I've dug into the details and found that the reason is that the default parallel exector is set to

_default_executor() = TaskPoolEx(basesize=1, background=Threads.nthreads() > 1)

So it seems that the TaskPoolEx is globally defined (a sort of singleton?) and may hang, such that we can't execute in parallel anymore...

Here's a MWE

# launch with `julia --threads auto`
using FastAI
using FastAI.Flux
using FastVision
using FastAI.Flux.MLUtils
using FastAI.MLUtils.Transducers: ThreadedEx

path = load(datasets()["CUB_200_2011"])
data = FastAI.Datasets.loadfolderdata(
    path,
    filterfn = FastVision.isimagefile,
    loadfn = loadfile,
)
dl = DataLoader(data; parallel=true)
collect(dl);  # <--- interrupt this with Ctrl-C
first(dl)     # <--- this will wait forever now

dl = DataLoader(data; parallel=true)  # <--- even redefining doesn't help
first(dl)     # <--- this will wait forever now

# however we can fix it!
import FastAI.Flux.MLUtils._default_executor
_default_executor() = ThreadedEx()
dl = DataLoader(data; parallel=true)
first(dl)  # now it works again

I therefore recommend that the default executor stays ThreadedEx, and a user may choose to try the ThreadPoolEx if they want to speed up performance even more. However, I would also expect thread pools to not be that helpful, since usually dataloaders are not created at such a high rate.

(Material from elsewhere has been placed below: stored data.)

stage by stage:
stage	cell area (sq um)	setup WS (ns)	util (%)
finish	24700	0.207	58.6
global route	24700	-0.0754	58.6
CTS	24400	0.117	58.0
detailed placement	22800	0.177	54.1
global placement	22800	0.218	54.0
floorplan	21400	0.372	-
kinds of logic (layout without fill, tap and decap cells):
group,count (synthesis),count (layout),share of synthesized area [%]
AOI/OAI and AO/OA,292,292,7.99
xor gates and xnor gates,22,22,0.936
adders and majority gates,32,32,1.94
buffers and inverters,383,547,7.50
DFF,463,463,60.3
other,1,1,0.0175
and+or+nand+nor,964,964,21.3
==> src/sv/rfe_ctrl.sv <==
module rfe_ctrl
(
    input  logic           clk,
    input  logic           rst_n,
    input  logic           in_valid,
    output logic           in_ready,
    output logic           out_valid,
    input  logic           out_ready,
    input  rfe_pkg::stat_t stat,
    output rfe_pkg::cmd_t  cmd
);

    rfe_pkg::state_t state_reg;
    rfe_pkg::state_t state_next;
    rfe_pkg::res_t   res_reg;
    rfe_pkg::res_t   res_next;
    logic            out_valid_reg;
    logic            out_valid_next;

    // State, pending result code and output valid
    always_ff @(posedge clk or negedge rst_n)
    begin
        if (!rst_n)
        begin
            state_reg     <= rfe_pkg::S_IDLE;
            res_reg       <= rfe_pkg::RES_OK;
            out_valid_reg <= 1'b0;
        end
        else
        begin
            state_reg     <= state_next;
            res_reg       <= res_next;
            out_valid_reg <= out_valid_next;
        end
    end

    assign in_ready  = (state_reg == rfe_pkg::S_IDLE);
    assign out_valid = out_valid_reg;

    // Next state and commands
    always_comb
    begin
        state_next     = state_reg;
        res_next       = res_reg;
        out_valid_next = out_valid_reg && !out_ready;
        cmd            = '0;
        cmd.res        = res_reg;

        case (state_reg)
            rfe_pkg::S_IDLE:
            begin
                if (in_valid)
                begin
                    cmd.latch  = 1'b1;
                    state_next = rfe_pkg::S_DECODE;
                end
            end

            rfe_pkg::S_DECODE:
            begin
                state_next = rfe_pkg::S_FINISH;
                res_next   = rfe_pkg::RES_OK;
                case (stat.func)
                    rfe_pkg::FN_LOAD_COEF:
                    begin
                        if (stat.s_ok && stat.r_ok)
                            cmd.wr_coef = 1'b1;
                        else
                            res_next = rfe_pkg::RES_RANGE;
                    end
                    rfe_pkg::FN_LOAD_MOD:
                    begin
                        if (stat.s_ok && stat.r_ok)
                            cmd.wr_mod = 1'b1;
                        else
                            res_next = rfe_pkg::RES_RANGE;
                    end
                    rfe_pkg::FN_WRITE_CNT:
                    begin
                        if (stat.s_ok)
                            cmd.wr_cnt = 1'b1;
                        else
                            res_next = rfe_pkg::RES_RANGE;
                    end
                    rfe_pkg::FN_READ_CNT:
                    begin
                        if (stat.s_ok)
                        begin
                            cmd.rd_cnt = 1'b1;
                            res_next   = rfe_pkg::RES_READ;
                        end
                        else
                        begin
                            res_next = rfe_pkg::RES_RANGE;
                        end
                    end
                    rfe_pkg::FN_TEST,
                    rfe_pkg::FN_FIRE:
                    begin
                        if (stat.r_ok)
                        begin
                            cmd.pass_start = 1'b1;
                            state_next     = rfe_pkg::S_CHECK;
                        end
                        else
                        begin
                            res_next = rfe_pkg::RES_RANGE;
                        end
                    end
                    rfe_pkg::FN_APPLY:
                    begin
                        if (stat.r_ok)
                        begin
                            cmd.pass_start = 1'b1;
                            cmd.pass_apply = 1'b1;
                            state_next     = rfe_pkg::S_APPLY;
                        end
                        else
                        begin
                            res_next = rfe_pkg::RES_RANGE;
                        end
                    end
                    default:
                    begin
                        res_next = rfe_pkg::RES_OK;
                    end
                endcase
            end

            // Wait for the check walk to drain
            rfe_pkg::S_CHECK:
            begin
                if (!stat.pass_busy)
                begin
                    if (stat.check_fail)
                    begin
                        res_next   = rfe_pkg::RES_FAIL;
                        state_next = rfe_pkg::S_FINISH;
                    end
                    else if (stat.func == rfe_pkg::FN_FIRE)
                    begin
                        cmd.pass_start = 1'b1;
                        cmd.pass_apply = 1'b1;
                        state_next     = rfe_pkg::S_APPLY;
                    end
                    else
                    begin
                        res_next   = rfe_pkg::RES_FIRED;
                        state_next = rfe_pkg::S_FINISH;
                    end
                end
            end

            // Wait for the update walk to drain
            rfe_pkg::S_APPLY:
            begin
                if (!stat.pass_busy)
                begin
                    res_next   = rfe_pkg::RES_FIRED;
                    state_next = rfe_pkg::S_FINISH;
                end
            end

            // Hand the result to the output register once it is free
            rfe_pkg::S_FINISH:
            begin
                if (!out_valid_reg || out_ready)
                begin
                    cmd.out_load   = 1'b1;
                    out_valid_next = 1'b1;
                    state_next     = rfe_pkg::S_IDLE;
                end
            end

            default:
            begin
                state_next = rfe_pkg::S_IDLE;
            end
        endcase
    end

endmodule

The text was updated successfully, but these errors were encountered:

RomeoV · 2023-02-08T03:56:42Z

Also the comment claims that thread pools are not used anyways, so there seems to be some confusion one way or the other. Perhaps related #33 ?

MLUtils.jl/src/parallel.jl

Lines 72 to 76 in ff2fcc1

    
           # Unlike DataLoaders.jl, this currently does not use task pools 
        
           # since  `ThreadedEx` has shown to be more performant. This may 
        
           # change in the future. 
        
           # See PR 33 https://github.com/JuliaML/MLUtils.jl/pull/33 
        
           _default_executor() = TaskPoolEx(basesize=1, background=Threads.nthreads() > 1)

Closes JuliaML#142

lorenzoh · 2023-02-08T17:46:05Z

That comment must be outdated 😅
The issue with ThreadedEx was that it would utilize every thread, including the primary one, leading amongst other things, to an SSH connection freezing because all CPU was being used by Julia.

Before moving back to ThreadedEx, we would have to ascertain that

running data loading doesn't freeze the rest of the machine
not having the primary thread free doesn't affect GPU utilization during training

What have been your experiences, if any, running GPU training with ThreadedEx?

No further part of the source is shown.